Moscow Takes Punt on State-Run Car-Sharing

The city department of transport is developing a digital platform for car owners who may be happy to share their vehicles with other drivers.
The officials has been playing with the idea for two years. Yet, it’s only now that the government is hiring software development staff into the project with the final release due in 2021. Conceptually, it will be an online marketplace with private cars available for rent during, say, their owners’ working hours. Playing on nostalgic feelings of the city’s residents about the “good old Soviet days”, the mayor of Moscow, Sergey Sobyanin, introduced the project as ‘The People’s Car-sharing’. “I think that such system could be well taken up in Moscow,” he said.
The program looks like a typical peer-to-peer scheme but consider one detail: globally, examples of state-owned car-sharing systems based on fleets of private cars hardly exist and there aren’t any in cities with seven-digit fleets of private cars. That makes the Russian capital’s project a first-of-a-kind experiment coming with a number of opportunities and challenges.
It’s about trust
For a start, the mayor is, obviously, not concerned by the fact that a number of peer-to-peer car-sharing platforms launched previously by private companies have not become a hit. Moscow’s world-largest shared fleet is, effectively, owned by the providers.

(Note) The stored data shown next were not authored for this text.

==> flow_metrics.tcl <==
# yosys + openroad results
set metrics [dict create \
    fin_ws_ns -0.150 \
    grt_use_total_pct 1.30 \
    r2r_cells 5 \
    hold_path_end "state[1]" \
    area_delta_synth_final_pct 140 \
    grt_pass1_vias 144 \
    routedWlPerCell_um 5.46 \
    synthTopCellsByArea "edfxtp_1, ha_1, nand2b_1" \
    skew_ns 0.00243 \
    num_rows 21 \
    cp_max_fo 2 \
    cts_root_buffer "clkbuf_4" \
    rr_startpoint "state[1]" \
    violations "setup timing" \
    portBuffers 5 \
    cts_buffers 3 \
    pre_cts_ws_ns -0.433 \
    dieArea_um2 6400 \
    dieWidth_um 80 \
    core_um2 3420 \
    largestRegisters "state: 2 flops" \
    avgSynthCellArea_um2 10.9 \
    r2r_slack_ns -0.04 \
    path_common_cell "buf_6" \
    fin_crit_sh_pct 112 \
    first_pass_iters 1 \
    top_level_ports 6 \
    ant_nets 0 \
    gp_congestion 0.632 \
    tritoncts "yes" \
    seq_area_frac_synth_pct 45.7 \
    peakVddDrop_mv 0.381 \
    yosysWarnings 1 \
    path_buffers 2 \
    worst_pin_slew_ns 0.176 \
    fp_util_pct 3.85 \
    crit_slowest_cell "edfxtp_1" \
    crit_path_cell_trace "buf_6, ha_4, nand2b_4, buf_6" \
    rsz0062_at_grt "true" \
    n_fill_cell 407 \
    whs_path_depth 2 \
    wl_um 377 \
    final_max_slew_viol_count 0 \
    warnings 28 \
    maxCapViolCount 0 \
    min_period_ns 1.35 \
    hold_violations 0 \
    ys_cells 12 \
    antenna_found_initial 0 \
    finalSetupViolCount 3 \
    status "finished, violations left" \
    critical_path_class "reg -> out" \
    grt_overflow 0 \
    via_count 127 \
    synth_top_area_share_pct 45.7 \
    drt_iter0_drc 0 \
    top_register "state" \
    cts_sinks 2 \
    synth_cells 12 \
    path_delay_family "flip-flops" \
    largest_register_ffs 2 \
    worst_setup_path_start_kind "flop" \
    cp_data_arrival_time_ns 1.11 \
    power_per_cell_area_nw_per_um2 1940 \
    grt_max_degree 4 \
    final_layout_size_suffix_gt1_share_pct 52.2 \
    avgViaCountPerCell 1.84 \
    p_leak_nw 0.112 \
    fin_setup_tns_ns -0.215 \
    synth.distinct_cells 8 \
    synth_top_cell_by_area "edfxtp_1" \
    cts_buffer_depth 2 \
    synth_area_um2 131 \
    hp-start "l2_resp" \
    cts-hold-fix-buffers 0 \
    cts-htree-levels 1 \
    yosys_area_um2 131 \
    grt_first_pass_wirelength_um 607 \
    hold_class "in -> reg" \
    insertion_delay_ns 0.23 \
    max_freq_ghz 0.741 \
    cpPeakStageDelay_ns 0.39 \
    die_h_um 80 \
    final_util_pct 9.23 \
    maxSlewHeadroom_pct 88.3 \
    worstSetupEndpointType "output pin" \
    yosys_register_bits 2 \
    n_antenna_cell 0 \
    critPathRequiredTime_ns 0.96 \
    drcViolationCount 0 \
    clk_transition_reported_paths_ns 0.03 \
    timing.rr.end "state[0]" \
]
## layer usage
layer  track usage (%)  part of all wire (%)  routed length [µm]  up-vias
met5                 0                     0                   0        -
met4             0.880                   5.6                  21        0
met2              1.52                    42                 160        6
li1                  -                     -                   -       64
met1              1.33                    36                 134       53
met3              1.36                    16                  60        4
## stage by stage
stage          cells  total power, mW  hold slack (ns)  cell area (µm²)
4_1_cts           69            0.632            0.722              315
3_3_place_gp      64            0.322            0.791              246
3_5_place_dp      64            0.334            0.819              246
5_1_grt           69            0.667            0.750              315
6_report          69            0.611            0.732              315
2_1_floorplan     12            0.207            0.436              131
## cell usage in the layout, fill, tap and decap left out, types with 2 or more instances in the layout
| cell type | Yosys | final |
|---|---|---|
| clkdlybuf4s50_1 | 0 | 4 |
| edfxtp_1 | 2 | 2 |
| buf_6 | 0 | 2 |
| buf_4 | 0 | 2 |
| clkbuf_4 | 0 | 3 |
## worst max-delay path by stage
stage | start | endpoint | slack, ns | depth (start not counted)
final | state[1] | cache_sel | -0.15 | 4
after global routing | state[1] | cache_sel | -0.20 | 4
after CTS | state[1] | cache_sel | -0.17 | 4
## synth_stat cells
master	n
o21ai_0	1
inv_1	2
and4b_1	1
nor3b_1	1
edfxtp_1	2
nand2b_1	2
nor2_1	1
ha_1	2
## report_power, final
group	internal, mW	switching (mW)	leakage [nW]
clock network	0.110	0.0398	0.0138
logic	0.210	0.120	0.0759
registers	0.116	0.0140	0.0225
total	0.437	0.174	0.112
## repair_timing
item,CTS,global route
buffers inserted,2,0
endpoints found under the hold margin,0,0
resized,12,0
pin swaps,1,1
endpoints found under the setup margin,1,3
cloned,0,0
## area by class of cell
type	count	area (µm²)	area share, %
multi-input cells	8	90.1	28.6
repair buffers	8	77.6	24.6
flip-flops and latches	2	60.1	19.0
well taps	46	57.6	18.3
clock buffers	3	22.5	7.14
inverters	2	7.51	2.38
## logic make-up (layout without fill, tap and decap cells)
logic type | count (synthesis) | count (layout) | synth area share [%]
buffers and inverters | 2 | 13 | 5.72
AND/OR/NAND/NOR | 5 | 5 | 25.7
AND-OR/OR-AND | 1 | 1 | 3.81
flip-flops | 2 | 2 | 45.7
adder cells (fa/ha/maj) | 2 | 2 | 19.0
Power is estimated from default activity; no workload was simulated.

Although the owners of private cars may be happy their vehicles to earn extra money instead of spending it on parking fees, the security concern scares them off the scheme, says Alexey Popov, a car owner who offers his Kia Rio through the private platform RentRide. This year’s data by news site Truesharing.ru showed that 1-in-25 users in Moscow’s three largest shared fleets vandalized a rented vehicle, an unbearably high level for private owners. That explains why take-up of peer-to-peer solutions is weak.
Popov remembers his own hesitation before joining the ranks of RentRide participants. The company’s user policies, some of the strictest in the market, inspired him to try. RentRide accepts only applications from entrants with clean driving record. On the darker side, a flow of negative reviews from rejected users flies in the face of the provider. “It is certain that the government needs to provide two terms in order for the project to be successful among car owners, that is profitability and security,” Popov says. “If they do, then why not try?”
The People’s Carsharing, as depicted by the authorities, will suggest a spicier mix of benefits and risks. Parking benefits are, definitely, the strongest reason to try the municipal scheme. Yet, vehicle owners will have to invest in a telematic unit and buy a multiple-driver insurance plan. The security policy is vague. As head of the city department of transport Maxim Liksutov stated in a September blog post: “The mobile app will be a city government’s property and we will cautiously check the renters’ driving experience… you as an owner of the car will define yourself who can rent a car (age, experience and more) and where the users can end the trip.”
No projections, please
Some of the obstacles can naturally vanish, others cannot unless being catered for. Particularly, citizens’ trust in security of user data in the hands of the city council stays relatively low because of a lack of transparency. Mandatory telematic units will be another threshold for some of potential participants. Nevertheless, affordability of telematic equipment is gradually going up.
After all, the exact balance of pros and cons in The People’s Car-sharing remains unclear. Most importantly, people’s skepticism in the sharing model is sharply declining, says RentRide’s CEO Alexander Ladygin: “We already witnessed how fast the situation can change under influence from the media. In the last four years, the number of web searches for information on leasing a private car surged 15 times.”
Thus, projecting the past dynamics into the future must be done cautiously. “There is, definitely, a group of car owners who under no circumstances would grant their car to anybody,” Ladygin says. “In some part, this mentality comes from the Soviet period of history when a car was the only and most expensive private property, possessing a one was a luck rarely happening twice in a life. The opposite polar is formed of people who think of a car as more of an asset than a property. The latter comprise the ranks of early car-sharing adopters while the majority of drivers have not made up their minds yet. Although the share of early adopters is still small, the stable core of users is already formed.”